しかしVBAにはそのような機能がないためこのモジュールに「NumPy」の「dot」と同じ機能を持つ関数「dot」を作成します。これにより、このFunctionsモジュールの関数「dot」を呼び出すことで「NumPy」の「dot」と同じように行列計算(VBAでは配列計算ですが)を行うことが可能になります。

このようにPythonでは用意されていてVBAに無い機能をはじめ、いくつかの機能をここでまとめていきます。

 

Functionsモジュールの実装

まずは標準モジュールで「Functions」というモジュールを作成します。

「Functions」では「Option Base 1」を使い配列を「1」スタートにします。
これは要素数とインデックスを合わせ配列同士の計算をわかりやすくするためです。

以下はFunctionsモジュールの全コードです。

 
以下では各関数で何を行っているかを解説していきます。

 

Function KeyPress

関数「KeyPress」は[F7]キーが押された時にTrueを返す関数です。
※これはWindows APIのGetAsyncKeyState関数を利用しています。
   上記リンク先でGetAsyncKeyState関数の使い方を解説しているので併せて参照ください。

GetAsyncKeyState関数の宣言はメインモジュールで行うため、ここでは[F7]キーが押された場合にTrueを返すという機能だけ作成します。

 
機械学習の最終目的は「適切な重みパラメータとバイアスパラメータを求めること」です。
しかし、実際のところ「適切なパラメータはコレです!」というように明確な答えは導き出せません。最終的にはこれ以上は精度が上がらないなという妥協点を見つけて学習を終了させます。

学習はメインモジュールで「Do~Loop」を使いループ状態にして行いますが、この関数はそのループの終了条件のための関数という訳です。(ループ内ではIf文を使いこの関数からTrueが返ってきたらループを終了させるようにします)

[F7]キーである理由はあまり作業の支障にならないキーだからです。
というのも、学習にはある程度時間がかかるので学習しながら他の作業をしたくなります。

その時に[Enter]キーなどのよく使うキーを設定していると、別作業中に意図しない場面で学習が終了してしまうため、あまり押されないキーとして[F7]キーを設定しています。([F7]キーをよく使う人は別のキーに変更しておきましょう)

 

Function GetRandomRow

関数「GetRandomRow」は入力された範囲内で、入力された個数分の整数をランダムで生成し、1つの配列に入れて返す関数です。

引数としては「DataCount」と「MAX_DATA」があります。
どちらも整数型で個数(DataCount)と範囲(MAX_DATA)を表しています。
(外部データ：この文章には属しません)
==> src/rtl/tcp_assembler.sv <==
// rtl/tcp_assembler.sv - serialises a 20-byte TCP header plus payload; TCP_ASM_CSUM_EN enables checksum
module tcp_assembler
    import tcp_pkg::*;
#(
    parameter logic [3:0]  DATA_OFFSET = 4'd5,
    parameter logic [15:0] MAX_LEN     = 16'd1460
) (
    input  logic           clk_i,
    input  logic           rst_ni,
    tcp_assembler_if.slave bus
);
    tcp_asm_state_t r_state, w_state_nxt;
    tcp_hdr_t       r_hdr;
    tcp_hdr_t       w_desc;
    logic [15:0]    r_cnt;
    logic           r_armed;
    logic [7:0]     r_out_data;
    logic           r_out_valid;
    logic           r_out_last;
    logic           r_len_err;

    logic        w_load;
    logic        w_hdr_ready;
    logic        w_hdr_fire;
    logic        w_hdr_emit;
    logic        w_hdr_last;
    logic [15:0] w_remaining;
    logic        w_in_ready;
    logic        w_in_fire;
    logic        w_final;
    logic [15:0] w_csum;

    assign w_desc = '{
        src_ip:       bus.src_ip_i,
        dst_ip:       bus.dst_ip_i,
        src_port:     bus.src_port_i,
        dst_port:     bus.dst_port_i,
        seq_num:      bus.seq_num_i,
        ack_num:      bus.ack_num_i,
        flags:        bus.flags_i,
        window:       bus.window_i,
        urg_ptr:      bus.urg_ptr_i,
        payload_len:  (bus.payload_len_i > MAX_LEN) ? MAX_LEN : bus.payload_len_i,
        payload_csum: bus.payload_csum_i
    };

    assign w_load      = !r_out_valid | bus.out_ready_i;
    // Holding ready low while any byte is still in the output register keeps segments from overlapping.
    assign w_hdr_ready = r_armed & (r_state == IDLE) & !r_out_valid;
    assign w_hdr_fire  = bus.hdr_valid_i & w_hdr_ready;
    assign w_hdr_emit  = (r_state == HDR) & w_load;
    assign w_hdr_last  = (r_cnt == TCP_HDR_BYTES - 16'd1);
    assign w_remaining = r_hdr.payload_len - r_cnt;
    assign w_in_ready  = (r_state == DATA) & w_load & (w_remaining != 16'd0);
    assign w_in_fire   = bus.in_valid_i & w_in_ready;
    assign w_final     = (w_remaining == 16'd1);

`ifdef TCP_ASM_CSUM_EN
    tcp_csum16 u_csum (
        .clk_i   (clk_i),
        .rst_ni  (rst_ni),
        .i_clear (w_hdr_fire),
        .i_add   (r_state == CSUM),
        .i_fold  (r_state == FOLD),
        .i_word  (csum_word(r_hdr, r_cnt[3:0], DATA_OFFSET)),
        .o_csum  (w_csum)
    );
`else
    logic w_unused_csum;
    assign w_csum        = 16'h0000;
    assign w_unused_csum = ^{r_hdr.src_ip, r_hdr.dst_ip, r_hdr.payload_csum};
`endif

    always_ff @(posedge clk_i or negedge rst_ni) begin
        if (!rst_ni) r_state <= IDLE;
        else         r_state <= w_state_nxt;
    end

    always_comb begin
        w_state_nxt = r_state;
        case (r_state)
            IDLE: begin
                if (w_hdr_fire) begin
`ifdef TCP_ASM_CSUM_EN
                    w_state_nxt = CSUM;
`else
                    w_state_nxt = HDR;
`endif
                end
            end
            CSUM:    if (r_cnt == 16'd15) w_state_nxt = FOLD;
            FOLD:    w_state_nxt = HDR;
            HDR: begin
                if (w_hdr_emit && w_hdr_last)
                    w_state_nxt = (r_hdr.payload_len == 16'd0) ? IDLE : DATA;
            end
            DATA:    if (w_in_fire && w_final) w_state_nxt = IDLE;
            default: w_state_nxt = IDLE;
        endcase
    end

    always_ff @(posedge clk_i or negedge rst_ni) begin
        if (!rst_ni) begin
            r_hdr   <= '0;
            r_cnt   <= '0;
            r_armed <= 1'b0;
        end else begin
            r_armed <= 1'b1;
            if (w_hdr_fire) begin
                r_hdr <= w_desc;
                r_cnt <= '0;
            end else begin
                case (r_state)
                    CSUM:    r_cnt <= (r_cnt == 16'd15) ? 16'd0 : r_cnt + 16'd1;
                    HDR:     if (w_load) r_cnt <= w_hdr_last ? 16'd0 : r_cnt + 16'd1;
                    DATA:    if (w_in_fire) r_cnt <= r_cnt + 16'd1;
                    default: r_cnt <= r_cnt;
                endcase
            end
        end
    end

    // Single output register; last comes only from the byte counter, in_last_i is only checked.
    always_ff @(posedge clk_i or negedge rst_ni) begin
        if (!rst_ni) begin
            r_out_data  <= '0;
            r_out_valid <= 1'b0;
            r_out_last  <= 1'b0;
            r_len_err   <= 1'b0;
        end else begin
            r_len_err <= 1'b0;
            if (w_hdr_emit) begin
                r_out_data  <= hdr_byte(r_hdr, r_cnt[4:0], DATA_OFFSET, w_csum);
                r_out_valid <= 1'b1;
                r_out_last  <= w_hdr_last & (r_hdr.payload_len == 16'd0);
            end else if (w_in_fire) begin
                r_out_data  <= bus.in_data_i;
                r_out_valid <= 1'b1;
                r_out_last  <= w_final;
                r_len_err   <= bus.in_last_i ^ w_final;
            end else if (bus.out_ready_i) begin
                r_out_valid <= 1'b0;
                r_out_last  <= 1'b0;
            end
        end
    end

    assign bus.hdr_ready_o = w_hdr_ready;
    assign bus.in_ready_o  = w_in_ready;
    assign bus.out_data_o  = r_out_data;
    assign bus.out_valid_o = r_out_valid;
    assign bus.out_last_o  = r_out_last;
    assign bus.len_err_o   = r_len_err;

endmodule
やっていることは単純で、たとえばDataCount=100、MAX_DATA=60000とします。
この場合、返ってくるのは1以上60000以下の範囲での100個の整数が入った配列です。
このとき整数は毎回ランダムで重複無しになっています。

これはMNIST学習データを無作為で取り出すためのインデックス(行数)として使います。
MNISTのページでもやった通り、MNISTデータは1行が1画像を表しています。
つまりここで取得した値の行を取得すればDataCount個の画像をランダムで抜き出すことができるということです。

ランダムで抜き出す理由は、毎回60000枚分の画像データをすべて学習していると時間がかかるためです。無作為で選んだいくつかのデータのみを学習させることで学習時間を短縮しようという考えからきています。(ミニバッチ処理と同じ考えです)

 

Function RandomWeight

関数「RandomWeight」は入力された値の数だけランダムで重みパラメータを生成し、2次元配列として返す関数です。
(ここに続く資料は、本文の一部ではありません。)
**config.mk**
```make
export PLATFORM = sky130hd
export DESIGN_NAME = poly_mul_sequencer
export DESIGN_NICKNAME = d
export VERILOG_FILES = /design/src/rtl/poly_mul_sequencer_pkg.sv /design/src/rtl/poly_mul_sequencer_arith.sv /design/src/rtl/poly_mul_sequencer.sv
export SDC_FILE = /design/constraint.sdc
export NUM_CORES = 1
export LEC_CHECK = 0
export ABC_CLOCK_PERIOD_IN_PS = 5700
export BUFFER_PORTS_ARGS = -buffer_cell sky130_fd_sc_hd__buf_2
export CAP_MARGIN = 20
export CORE_MARGIN = 2
export CORE_UTILIZATION = 62
export CTS_CLUSTER_SIZE = 14
export DETAILED_ROUTE_END_ITERATION = 8
export PLACE_DENSITY = 0.82
export SYNTH_ARGS = -nofsm -noshare
export SYNTH_HDL_FRONTEND = slang
export SYNTH_HIERARCHICAL = 1
export SYNTH_SLANG_ARGS = --single-unit
export TNS_END_PERCENT = 1
```
**constraint.sdc**
```tcl
create_clock -name clk -period 5.7 [get_ports clk]
set_input_delay 0.855 -clock clk [delete_from_list [all_inputs] [get_ports clk]]
set_output_delay 0.855 -clock clk [all_outputs]
set_load 0.05 [all_outputs]
```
引数としては「size1」「size2」があります。
これらは返り値である2次元配列の”かたち”を決めるもので、「size1」×「size2」個の重みパラメータ「W」が作成されます。重みパラメータの値は-1以上1以下の小数でランダムに生成されます。生成した値は全て2次元配列の「List()」に格納し、この2次元配列を返します。

重みパラメータのランダム生成は、学習の1番初めに行う初期設定のようなものです。これは重みパラメータの初期値がすべて「0」の状態で学習を始めると、学習がうまく進まなくなるためです。

 

Function zeros

関数「zeros」は入力された値の数だけ「0」の要素を持つ1次元配列を返す関数です。

引数としては「input_size」があります。
これは返り値である1次元配列の要素数を決めるものです。

機能自体は非常にシンプルで、「input_size」個の要素を持つ配列を返すだけです。
このとき、要素の値は全て「0」で返します。

たとえば「input_size=5」の場合、返ってくる1次元配列は「zeros(0,0,0,0,0)」となります。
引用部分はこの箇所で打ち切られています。